Many years ago, in the mid-1990s, while I was preparing a show about the Risiera di San Sabba concentration camp in Trieste, I learned about Aktion Te Vier, Action Ti Quattro, the first Nazi mass extermination: the elimination of seventy thousand Germans, including the mentally ill, the handicapped, the disabled and children with malformations.
Why did I learn about it? Because the same laborers, the same squads of butchers from T4, who for the first time experimented and used techniques that would later prove fundamental to the Final Solution, after having exterminated about two million Polish Jews in Belzec, Sobibor and Treblinka, were sent to Trieste to manage the Risiera.
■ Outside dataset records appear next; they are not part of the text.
==> src/rtl/tick_pkg.sv <==
package tick_pkg;

    localparam int NUM_GRP  = 2;
    localparam int FLD_W    = 4;
    localparam int DIV_CW   = 4;
    localparam logic [FLD_W-1:0] EXT_CODE = 4'd4;

    typedef enum logic [2:0] {
        CH_DIV2,
        CH_DIV4,
        CH_DIV8,
        CH_DIV16,
        CH_EXT
    } ch_mode_e;

    function automatic ch_mode_e decode_code(input logic [FLD_W-1:0] code);
        ch_mode_e m;
        unique case (code)
            4'd0:     m = CH_DIV2;
            4'd1:     m = CH_DIV4;
            4'd2:     m = CH_DIV8;
            EXT_CODE: m = CH_EXT;
            default:  m = CH_DIV16;
        endcase
        return m;
    endfunction

endpackage

==> src/rtl/tick_prescaler.sv <==
module tick_prescaler #(
    parameter int PS_W = 8
) (
    input  logic            clk,
    input  logic            rst_n,
    input  logic            restart,
    input  logic [PS_W-1:0] limit,
    output logic            stb
);
    logic [PS_W-1:0] cnt_q;

    assign stb = (cnt_q == limit);

    always_ff @(posedge clk) begin
        if (!rst_n || restart) begin
            cnt_q <= '0;
        end else if (stb) begin
            cnt_q <= '0;
        end else begin
            cnt_q <= cnt_q + 1'b1;
        end
    end
endmodule

==> src/rtl/tick_ext_sync.sv <==
module tick_ext_sync #(
    parameter int N = 2
) (
    input  logic         clk,
    input  logic         rst_n,
    input  logic [N-1:0] async_i,
    output logic [N-1:0] rise
);
    logic [N-1:0] meta_q;
    logic [N-1:0] sync_q;
    logic [N-1:0] prev_q;

    always_ff @(posedge clk) begin
        if (!rst_n) begin
            meta_q <= '0;
            sync_q <= '0;
            prev_q <= '0;
        end else begin
            meta_q <= async_i;
            sync_q <= meta_q;
            prev_q <= sync_q;
        end
    end

    assign rise = sync_q & ~prev_q;
endmodule

==> src/rtl/tick_channel.sv <==
module tick_channel
    import tick_pkg::*;
(
    input  logic             clk,
    input  logic             rst_n,
    input  logic             restart,
    input  logic [FLD_W-1:0] code,
    input  logic             ps_stb,
    input  logic             ext_rise,
    output logic             tick
);
    ch_mode_e          mode;
    logic [DIV_CW-1:0] lim;
    logic [DIV_CW-1:0] dcnt_q;
    logic              wrap;
    logic              tick_d;

    assign mode = decode_code(code);

    // Output decode: terminal count per mode and the selected strobe.
    always_comb begin
        unique case (mode)
            CH_DIV2:  lim = 4'd1;
            CH_DIV4:  lim = 4'd3;
            CH_DIV8:  lim = 4'd7;
            CH_DIV16: lim = 4'd15;
            CH_EXT:   lim = 4'd0;
            default:  lim = 4'd15;
        endcase
        wrap   = ps_stb && (dcnt_q == lim);
        tick_d = (mode == CH_EXT) ? ext_rise : wrap;
    end

    // Divide counter state register.
    always_ff @(posedge clk) begin
        if (!rst_n || restart) begin
            dcnt_q <= '0;
        end else if (mode != CH_EXT && ps_stb) begin
            dcnt_q <= wrap ? '0 : dcnt_q + 1'b1;
        end
    end

    always_ff @(posedge clk) begin
        if (!rst_n) begin
            tick <= 1'b0;
        end else begin
            tick <= tick_d;
        end
    end
endmodule

==> src/rtl/tick_enable_gen.sv <==
module tick_enable_gen
    import tick_pkg::*;
#(
    parameter int NUM_CH  = 5,
    parameter int GRP0_CH = 2,
    parameter int PS_W    = 8,
    parameter int DATA_W  = 32
) (
    input  logic               clk,
    input  logic               rst_n,
    input  logic               cfg_we,
    input  logic               cfg_addr,
    input  logic [DATA_W-1:0]  cfg_wdata,
    input  logic [NUM_GRP-1:0] ext_tick_i,
    output logic [NUM_CH-1:0]  tick_o
);
    localparam int PS_BITS  = NUM_GRP * PS_W;
    localparam int FLD_BITS = NUM_CH * FLD_W;

    logic [PS_BITS-1:0]  ps_cfg_q;
    logic [FLD_BITS-1:0] fld_cfg_q;
    logic [NUM_GRP-1:0]  ps_stb;
    logic [NUM_GRP-1:0]  ext_rise;
    logic                restart;

    assign restart = cfg_we;

    always_ff @(posedge clk) begin
        if (!rst_n) begin
            ps_cfg_q  <= '0;
            fld_cfg_q <= '0;
        end else if (cfg_we) begin
            if (cfg_addr == 1'b0) begin
                ps_cfg_q <= cfg_wdata[PS_BITS-1:0];
            end else begin
                fld_cfg_q <= cfg_wdata[FLD_BITS-1:0];
            end
        end
    end

    for (genvar g = 0; g < NUM_GRP; g++) begin : g_ps
        tick_prescaler #(.PS_W(PS_W)) u_ps (
            .clk     (clk),
            .rst_n   (rst_n),
            .restart (restart),
            .limit   (ps_cfg_q[g*PS_W +: PS_W]),
            .stb     (ps_stb[g])
        );
    end

    tick_ext_sync #(.N(NUM_GRP)) u_sync (
        .clk     (clk),
        .rst_n   (rst_n),
        .async_i (ext_tick_i),
        .rise    (ext_rise)
    );

    for (genvar c = 0; c < NUM_CH; c++) begin : g_ch
        localparam int GRP = (c < GRP0_CH) ? 0 : 1;
        tick_channel u_ch (
            .clk      (clk),
            .rst_n    (rst_n),
            .restart  (restart),
            .code     (fld_cfg_q[c*FLD_W +: FLD_W]),
            .ps_stb   (ps_stb[GRP]),
            .ext_rise (ext_rise[GRP]),
            .tick     (tick_o[c])
        );
    end
endmodule

==> config.mk <==
export PLATFORM = sky130hd
export DESIGN_NAME = tick_enable_gen
export DESIGN_NICKNAME = d
export VERILOG_FILES = /design/src/rtl/tick_pkg.sv /design/src/rtl/tick_prescaler.sv /design/src/rtl/tick_ext_sync.sv /design/src/rtl/tick_channel.sv /design/src/rtl/tick_enable_gen.sv
export SDC_FILE = /design/constraint.sdc
export NUM_CORES = 1
export LEC_CHECK = 0
export BUFFER_PORTS_ARGS = -buffer_cell sky130_fd_sc_hd__buf_2
export CAP_MARGIN = 40
export CORE_MARGIN = 2
export CORE_UTILIZATION = 62
export CTS_CLUSTER_DIAMETER = 200
export CTS_CLUSTER_SIZE = 14
export DETAILED_ROUTE_END_ITERATION = 7
export GPL_TIMING_DRIVEN = 0
export PLACE_DENSITY = 0.87
export RECOVER_POWER = 100
export SYNTH_ARGS = -nofsm -noshare
export SYNTH_HDL_FRONTEND = slang
export SYNTH_SLANG_ARGS = --single-unit
==> constraint.sdc <==
create_clock -name clk -period 3.6 [get_ports clk]
set_input_delay 0.36 -clock clk [delete_from_list [all_inputs] [get_ports clk]]
set_output_delay 0.36 -clock clk [all_outputs]
set_load 0.02 [all_outputs]
# Word level (Yosys, flattened, before mapping)
# Cells that the tools add are included.
[word_totals]
out_inout_bits = 5
reg_bits = 83
input_bits = 38
[op_classes]
n_reduce_logical = 26
eq_ne = 42
add_sub_neg = 7
n_mux = 20
bitwise_logic = 3
[op_table]
columns = ["operator", "n"]
rows = [
  ["$pmux 4 s4", 5],
  ["$pmux 3 s4", 5],
  ["$add 4x1->4 const B", 5],
  ["$eq 4x1->1 const B", 5],
  ["$eq 4x2->1 const B", 5],
  ["$eq 4x3->1 const B", 5],
  ["$eq 4x4->1", 5],
  ["$logic_not 4->1", 5],
  ["$mux 4", 5],
  ["$add 8x1->8 const B", 2],
  ["$eq 8x8->1", 2],
  ["$eq 3x1->1 const B", 5],
  ["$eq 3x2->1 const B", 5],
  ["$eq 3x3->1 const B", 5],
  ["$logic_not 3->1", 5],
  ["$ne 3x3->1 const B", 5],
  ["$logic_and 1x1->1", 10],
  ["$mux 1", 5],
  ["$reduce_and 2->1", 2],
  ["$reduce_or 2->1", 2],
  ["$and 2x2->2", 1],
  ["$not 2->2", 1],
  ["$logic_not 1->1", 1],
  ["$logic_or 1x1->1", 1],
  ["$not 1->1", 1],
]

# Longest topological paths before layout
# Gate-level depths: netlist of run 1.
[depth]
depth_word = 7
depth_mapped = 8

# Hierarchy
# From an unflattened synthesis of run 1, not the netlist that was laid out.
[hier_totals]
hier_cells = 458
area_unflattened_um2 = 4149.0
[modules_own_cells]
columns = ["mod", "area_each_um2", "seq_area_each_um2", "cells_per_inst", "instances"]
rows = [
  ["tick_channel", 334.1, 100.1, 42, 5],
  ["tick_enable_gen", 1372.6, 720.7, 140, 1],
  ["tick_prescaler", 467.9, 160.2, 47, 2],
  ["tick_ext_sync", 170.2, 120.1, 14, 1],
]

# Least setup slack after synthesis of run 1
# OpenSTA, ideal clock, no wires.
[synth_path]
kind = "reg-to-reg"
startpoint = "reg fld_cfg_q[9]"
endpoint = "reg g_ch[2].u_ch.dcnt_q[2]"
setup_ps = 123
stages_incl_launch_ff = 9
path_buffers = 2
arrival_ps = 1597
setup_slack_ps = 1880
cell_sequence = "dfxtp_1 -> buf_6 -> or4b_1 -> buf_2 -> nor2_1 -> a31oi_1 -> nor3_1 -> o21bai_1 -> o21ai_0"
[synth_between]
elab_chain_cells = 7
[synth_lines]
columns = ["element", "line_no", "rtl"]
rows = [
  ["from (decl)", "tick_enable_gen.sv:21", "logic [FLD_BITS-1:0] fld_cfg_q;"],
  ["from (signal assigned)", "tick_enable_gen.sv:36", "fld_cfg_q <= cfg_wdata[FLD_BITS-1:0];"],
  ["$eq 4x3->1, or another cell as far along", "tick_pkg.sv:18", "unique case (code)"],
  ["$pmux 3 s4 *", "tick_pkg.sv:18", ""],
  ["$eq 3x3->1, or another cell as far along", "tick_channel.sv:22", "unique case (mode)"],
  ["$pmux 4 s4", "tick_channel.sv:22", ""],
  ["$eq 4x4->1", "tick_channel.sv:30", "wrap = ps_stb && (dcnt_q == lim);"],
  ["$logic_and 1x1->1", "tick_channel.sv:30", ""],
  ["$mux 4", "tick_channel.sv:39", "dcnt_q <= wrap ? '0 : dcnt_q + 1'b1;"],
  ["to (signal assigned)", "tick_channel.sv:39", ""],
  ["to (decl)", "tick_channel.sv:14", "logic [DIV_CW-1:0] dcnt_q;"],
]
# Every way passes the cells marked *; elsewhere a longest branch is shown, timed or not.
# A chain may end at the register's enable or synchronous reset.

# Worst setup path after layout of run 1
[layout_path]
startpoint = "reg g_ps[1].u_ps.cnt_q[2]"
endpoint = "reg g_ch[3].u_ch.dcnt_q[2]"
[layout_between]
elab_chain_cells = 3
[layout_lines]
columns = ["element", "line_no", "rtl"]
rows = [
  ["from (decl)", "tick_prescaler.sv:10", "logic [PS_W-1:0] cnt_q;"],
  ["from (signal assigned)", "tick_prescaler.sv:20", "cnt_q <= cnt_q + 1'b1;"],
  ["$eq 8x8->1 *", "tick_prescaler.sv:12", "assign stb = (cnt_q == limit);"],
  ["$logic_and 1x1->1", "tick_channel.sv:30", ""],
  ["$mux 4", "tick_channel.sv:39", ""],
  ["to (signal assigned)", "tick_channel.sv:39", ""],
  ["to (decl)", "tick_channel.sv:14", ""],
]
# Marked as above.

==> reports/qor.yml, run 1 <==
worst_setup_path:
  timing.rr.start: "g_ps[1].u_ps.cnt_q[2]$_SDFF_PP0_"
  start_kind: "register"
  worstPathRequired_ns: 3.87
  critPathLaunch: "g_ps[1].u_ps.cnt_q[2]$_SDFF_PP0_"
  critPathArrivalTime_ns: 2.57
  endpoint_kind: "register"
  crit_fanout: 10
  crit_type: "reg2reg"
drt:
  via_per_inst: 5.82
  drtIter0Drc: 211
  post_drt_wl_per_cell_um: 14.0
  first_pass_iters: 5
  via_count: 3510
  ant_nets: 0
  wl_um: 8470
  route.detailed.drc: 0
global_route:
  grt_max_degree: 14
  grt_pass1_wl_um: 14500
  antenna_found_initial: 0
  grt_pass1_vias: 3274
  grt_usage: 0.252
  grt.overflow.total: 0
die:
  start_util: 0.633
  die_h_um: 84.1
  die_area_mm2: 0.00707
  pin_count: 43
  die_width_um: 84.1
  rows: 29
  core_area_mm2: 0.00628
power_and_ir_drop:
  leakage_nw: 1.61
  p_int_mw: 1.33
  comb_power_share: 0.130
  irDropWorstVdd_mv: 0.303
  p_seq_frac: 0.539
  clkPwrFrac: 0.332
  power.total_mw: 1.83
  powerDensity_mw_per_mm2: 418
  p_switching_uw: 500
  p_sw_frac: 0.273
timing:
  min_period_ns: 2.30
  hold_viol_final: 0
  finalMaxSlewViolations: 0
  setup_viol: 0
  period_share: 0.639
  finClkSkew_ns: 0.00800
  worst_pin_slew_ns: 0.815
  max-slew-margin-rel: 0.451
  rsz0062_at_grt: "false"
  hold_ws_ns: 0.219
  fin_tns_setup_ns: 0
  max_freq_mhz: 435
run:
  drv_cap: 0
cells_and_area:
  drive_gt1_frac: 0.101
  regArea_mm2: 0.00166
  antenna_cells: 0
  fillers: 500
  multi_input_area_mm2: 0.00214
  fin_area_mm2: 0.00438
  final_cells: 603
  nNetsFinal: 566
  area_growth_pct: 10.2
place:
  place_area_mm2: 0.00423
  gp_congestion: 0.868
  hpwl_um: 6340
  dp.cells: 587
  io_buffers: 30
synthesis:
  syn_inst: 479
  synth_edf_count: 0
  synth_top_area_cell: "dfxtp_1"
  synth_area_leaders: "dfxtp_1 (42%), nand2_1 (8.9%), a21boi_0 (6.8%)"
  syn_nets: 524
  synthesis.area_mm2: 0.00398
  async_flop_share: 0
  yosys.cell_types.count: 51
  ys.flop_type: "dfxtp_1"
  yosysSeqAreaShare: 0.418
  yosys_warnings: 0
  syn_area_per_cell_um2: 8.30
  synth_top_area_share: 0.418
  ys_seq_elements: 83
cts:
  clock_sinks: 83
  clkTransAtPathRegs_ns: 0.08
  h-tree-depth: 3
  post_cts_buffers: 0
  cts_tree: "yes"
  clk_latency_ns: 0.35
  cts_buffer_depth: 2
  cts_resized: 0
  cts_buffers: 9
  holdBufCountCts: 0
  root_buffer: "clkbuf_8"
hold_path:
  hp-start: "ext_tick_i[1]"
  hp-class: "in2reg"
status:
  outcome: "complete, no violations"
## routing by layer
| layer | GRT usage | vias up | share of wire |
|---|---|---|---|
| li1 | - | 1734 | - |
| met1 | 0.312 | 1664 | 0.44 |
| met2 | 0.437 | 96 | 0.49 |
| met3 | 0.0465 | 16 | 0.046 |
| met4 | 0.0880 | 0 | 0.016 |
| met5 | 0 | - | 0 |
## state kept, by name (all words and copies together), names as in the netlist
name              count
fld_cfg_q            20
g_ch.u_ch.dcnt_q     20
g_ps.u_ps.cnt_q      16
ps_cfg_q             16
g_ch.u_ch.tick        5
u_sync.meta_q         2
u_sync.prev_q         2
u_sync.sync_q         2
## cell type report
class                      instances  share of cell area
multi-input combinational        364               0.489
sequential                        83               0.379
clock buffer                      12              0.0354
timing repair buffer              31              0.0348
buffer                            29              0.0317
tap                               77              0.0220
clock inverter                     4             0.00571
inverter                           3             0.00257
## power by group through the flow
stage | combinational, mW | sequential, mW | clock, mW
floorplan | 0.177 | 0.998 | 0
global placement | 0.229 | 1.01 | 0
detailed placement | 0.242 | 1.01 | 0
CTS | 0.243 | 0.986 | 0.613
global route | 0.266 | 0.992 | 0.652
finish | 0.238 | 0.987 | 0.607
## critical path, cell delays in order (launching register included)
cell	delay, ns
dfxtp_1	0.42
xnor2_1	0.14
nand4_1	0.16
nor2_1	0.66
nand2_1	0.15
or4b_1	0.50
a31oi_1	0.19
## synth_stat cells (all sizes together) (3+ instances only)
master / count
inv: 3
a21boi: 36
nor3: 6
clkbuf: 19
nor2b: 5
a211o: 3
nor4: 5
ha: 7
a31oi: 9
a21oi: 16
and3: 7
nor2: 37
xnor2: 21
and2: 12
a211oi: 5
xor2: 17
o21ai: 15
buf: 10
nand2b: 6
o211ai: 3
nand3: 23
or4b: 3
nand4: 7
dfxtp: 83
nand2: 95
## kinds of logic after synthesis
| family | count (synthesis) | share of synthesized area |
|---|---|---|
| multiplexers | 2 | 0.00503 |
| AND/OR/NAND/NOR | 216 | 0.258 |
| flip-flops | 83 | 0.418 |
| buffers and inverters | 32 | 0.0381 |
| adder cells (fa/ha/maj) | 8 | 0.0245 |
| XOR/XNOR | 38 | 0.0837 |
| AO/OA/AOI/OAI | 100 | 0.172 |
## metrics by stage
stage	utilization	setup WS, ns
floorplan	-	1.88
global placement	0.673	1.71
detailed placement	0.675	1.66
CTS	0.703	1.62
global route	0.698	1.16
finish	0.698	1.30
## cells in the final DEF, fill, tap and decap left out, drive strengths merged, types with 3 or more instances in the layout
cell	Yosys	final
a211oi	5	5
nor4	5	5
nor2b	5	5
nor3	6	6
ha	7	7
a21oi	16	16
clkbuf	19	39
a31oi	9	9
xor2	17	17
nand3	23	23
buf	10	32
o211ai	3	3
nand2	95	95
nand4	7	7
dfxtp	83	83
xnor2	21	21
and2	12	12
nor2	37	37
and3	7	7
o21ai	15	15
or4b	3	3
inv	3	3
nand2b	6	6
a211o	3	3
a21boi	36	36
## path summary, 6_finish.rpt
path                                                            end  depth (start not counted)  slack (ns)
worst max register to register  g_ch[3].u_ch.dcnt_q[2]$_SDFFE_PP0P_                          6        1.30
worst max-delay path            g_ch[3].u_ch.dcnt_q[2]$_SDFFE_PP0P_                          6        1.30
worst min-delay path                    u_sync.meta_q[1]$_SDFF_PN0_                          2        0.22
worst min register to register          u_sync.sync_q[1]$_SDFF_PN0_                          1        0.44
(Power assumes the default switching activity.)
==> inputs of run 2 (changes only) <==
--- a/config.mk
+++ b/config.mk
@@ -5,15 +5,16 @@
 export SDC_FILE = /design/constraint.sdc
 export NUM_CORES = 1
 export LEC_CHECK = 0
+export ABC_AREA = 1
 export BUFFER_PORTS_ARGS = -buffer_cell sky130_fd_sc_hd__buf_2
 export CAP_MARGIN = 40
 export CORE_MARGIN = 2
-export CORE_UTILIZATION = 62
+export CORE_UTILIZATION = 59
 export CTS_CLUSTER_DIAMETER = 200
 export CTS_CLUSTER_SIZE = 14
 export DETAILED_ROUTE_END_ITERATION = 7
 export GPL_TIMING_DRIVEN = 0
-export PLACE_DENSITY = 0.87
+export PLACE_DENSITY = 0.83
 export RECOVER_POWER = 100
 export SYNTH_ARGS = -nofsm -noshare
 export SYNTH_HDL_FRONTEND = slang
==> constraint.sdc (replaced) <==
create_clock -name clk -period 2.3 [get_ports clk]
set_input_delay 0.23 -clock clk [delete_from_list [all_inputs] [get_ports clk]]
set_output_delay 0.23 -clock clk [all_outputs]
set_load 0.02 [all_outputs]
==> run 2 against run 1 <==
Against the previous run:
- largest cell class unchanged
- critical path depth grew 4
- synthesized cell count up 38%
- wire length is 13% higher
- area after synthesis rose by 7.2%
- power increased by 67%
- largest power group unchanged
- sequential power up 57%
- count of clock-buffer cells in the layout down 2
- fmax grew 23%
- clock power up 71%
- die area increased by 12%
==> reports/qor.yml, run 2 <==
status:
  outcome: "complete, no violations"
synthesis:
  ys.flop_type: "dfxtp_1"
  synthMuxAreaShare: 0
  synth_top_family_by_area: "simple AND/OR/NAND/NOR gates"
  yosysSeqAreaShare: 0.390
  synth_edf_count: 0
  syn_area_per_cell_um2: 6.46
  synth_top_area_cell: "dfxtp_1"
  synth_commonest_cells: "nand2_1 (193), inv_1 (97), dfxtp_1 (83), nor2_1 (76), a21oi_1 (49)"
  post-synth-top-count-cell: "nand2_1"
  synth_fa_ha_area_frac: 0.0205
  synth_area_leaders: "dfxtp_1 (39%), nand2_1 (17%), inv_1 (8.5%)"
  synth_xor_area_frac: 0.0164
  syn_inst: 660
  ys_seq_elements: 83
  synthesis.area_mm2: 0.00426
  async_flop_share: 0
  synth_top_area_share: 0.390
  yosys.cell_types.count: 29
  syn_nets: 705
  synth_compound_area_frac: 0.109
  synthSimpleGateAreaFrac: 0.350
  yosys_warnings: 0
power_and_ir_drop:
  clkPwrFrac: 0.340
  comb_power_share: 0.156
  powerDensity_mw_per_mm2: 655
  power.total_mw: 3.07
  p_switching_uw: 888
  irDropWorstVdd_mv: 0.374
  leakage_nw: 2.24
  p_sw_frac: 0.290
  p_seq_frac: 0.505
  p_int_mw: 2.18
cts:
  root_buffer: "clkbuf_8"
  cts_buffers: 9
  clock_sinks: 83
  cts_buffer_depth: 2
  holdBufCountCts: 0
  post_cts_buffers: 0
  cts_resized: 0
  clk_latency_ns: 0.35
  cts_tree: "yes"
  h-tree-depth: 3
  clkTransAtPathRegs_ns: 0.08
worst_setup_path:
  start_kind: "register"
  crit_path_frequent_cell: "nand2_1"
  cpPeakStageDelay_ns: 0.50
  crit_type: "reg2reg"
  reg2reg_depth: 10
  worstPathRequired_ns: 2.55
  endpoint_kind: "register"
  r2r_setup_slack_ns: 0.43
  slowest_stage: "nor2_1"
  critPathArrivalTime_ns: 2.12
  crit_fanout: 10
  crit_chain: "inv_2, nand2_1, nand2_1, nor2_2, nand2_2, nor2_1, buf_6, nand4_1, nand2_1, nor2_1"
cells_and_area:
  antenna_cells: 0
  final_common_cell: "nand2_1"
  area_growth_pct: 9.89
  drive_gt1_frac: 0.0752
  layout_common_cells: "nand2_1 (194), inv_1 (97), dfxtp_1 (83)"
  top_regs: "fld_cfg_q x20, g_ch.u_ch.dcnt_q x20"
  final_cells: 801
  final_core_util: 0.678
  nNetsFinal: 746
die:
  die_area_mm2: 0.00792
  pin_count: 43
  die_h_um: 89
  rows: 30
  start_util: 0.617
  core_area_mm2: 0.00691
  die_width_um: 89
global_route:
  grt_pass1_wl_um: 16300
  antenna_found_initial: 0
  grt_pass1_vias: 3760
  grt_usage: 0.263
  grt_max_degree: 14
  grt.overflow.total: 0
run:
  drv_cap: 0
timing:
  fin_tns_setup_ns: 0
  max_freq_mhz: 536
  setup_viol: 0
  finalMaxSlewViolations: 0
  hold_viol_final: 0
  period_share: 0.811
  setup_slack_ns: 0.435
  finClkSkew_ns: 0.00960
  rsz0062_at_grt: "false"
  max-slew-margin-rel: 0.515
  worst_pin_slew_ns: 0.725
  min_period_ns: 1.87
drt:
  first_pass_iters: 5
  route.detailed.drc: 0
  via_per_inst: 5.18
  via_count: 4153
  ant_nets: 0
  wl_um: 9590
  drtIter0Drc: 210
  post_drt_wl_per_cell_um: 12.0
place:
  hpwl_um: 7320
  gp_congestion: 0.946
  dp.cells: 786
  dp_slack_ns: 0.505
  io_buffers: 30
hold_path:
  hp-class: "in2reg"
  hold_path_depth: 3
run 2: final timing paths:
path / from / endpoint
worst max register to register: g_ps[1].u_ps.cnt_q[6]$_SDFF_PP0_ / g_ch[3].u_ch.dcnt_q[2]$_SDFFE_PP0P_
worst max-delay path: g_ps[1].u_ps.cnt_q[6]$_SDFF_PP0_ / g_ch[3].u_ch.dcnt_q[2]$_SDFFE_PP0P_
worst min register to register: u_sync.meta_q[0]$_SDFF_PN0_ / u_sync.sync_q[0]$_SDFF_PN0_
worst min-delay path: ext_tick_i[0] / u_sync.meta_q[0]$_SDFF_PN0_
run 2: cells by family after synthesis:
family,Yosys count
AO/OA/AOI/OAI,92
XOR/XNOR,8
adder cells (fa/ha/maj),7
buffers and inverters,118
flip-flops,83
AND/OR/NAND/NOR,352
run 2: metal layers:
layer | up-vias | global-route usage | routed length, um
li1 | 2157 | - | -
met1 | 1849 | 0.336 | 4330
met2 | 120 | 0.442 | 4460
met3 | 27 | 0.0369 | 508
met4 | 0 | 0.121 | 300
met5 | - | 0 | 0
run 2: power by group through the flow:
stage	logic (mW)	registers, mW	clock network [mW]
after floorplan	0.361	1.57	0
after global placement	0.469	1.58	0
after detailed placement	0.482	1.58	0
after CTS	0.485	1.55	1.05
after global routing	0.552	1.56	1.11
final	0.477	1.55	1.04
run 2: per-stage QoR:
stage                     cell area, um2  hold slack, ns
after floorplan                     4260           0.328
after global placement              4530           0.408
after detailed placement            4530           0.410
after CTS                           4720          0.0531
after global routing                4680          0.0681
final                               4680          0.0602
run 2: worst max-delay path, delay by kind of cell, from the launching register on:
| family | cells | cell delay, ns |
|---|---|---|
| buf+inv | 2 | 0.27 |
| flops | 1 | 0.47 |
| simple gates | 8 | 1.04 |
run 2: layout make-up:
class	instances	area (um2)
plain buffers	19	114
clock buffers	10	138
clock inverters	5	53.8
fillers	664	2220
inverters	99	372
multi-input cells	459	2080
flip-flops and latches	83	1660
well taps	96	120
repair buffers	30	141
When I saw Ausmerzen by Marco Paolini, which talked about everything that had determined, preceded and followed T4, I was deeply moved. A real punch in the stomach. Paolini, with profound theatrical wisdom, makes us understand in a clear and crystalline way how a new science, then called eugenics, which pursued racial hygiene, with sterilization first and physical elimination afterwards, was one of the elements that favored the birth of Nazism and not the other way around. Racism has always existed, but at the end of the 19th century it found rational confirmation in a science (or pseudo science) and became state eugenics, to protect the “good part” of the population. And the German doctors, who adhered to it in a significant way, no longer had to cure but to “defend healthy genes” and expel the “weak” and “contaminators of the race”.
It is too simplistic to limit ourselves to dividing the world between the poor victims (ballasexistenzen, ballast existences) and the evil executioners (the Nazis). The genesis of the delirium of the pure Aryan race and the resulting consequences are more complex and disturbing. Heavy consequences, because we still find ourselves dealing with those ideas, which have taken root deeply, which have become incarnate and which are not so easy to eradicate, much, much more than we think or can imagine.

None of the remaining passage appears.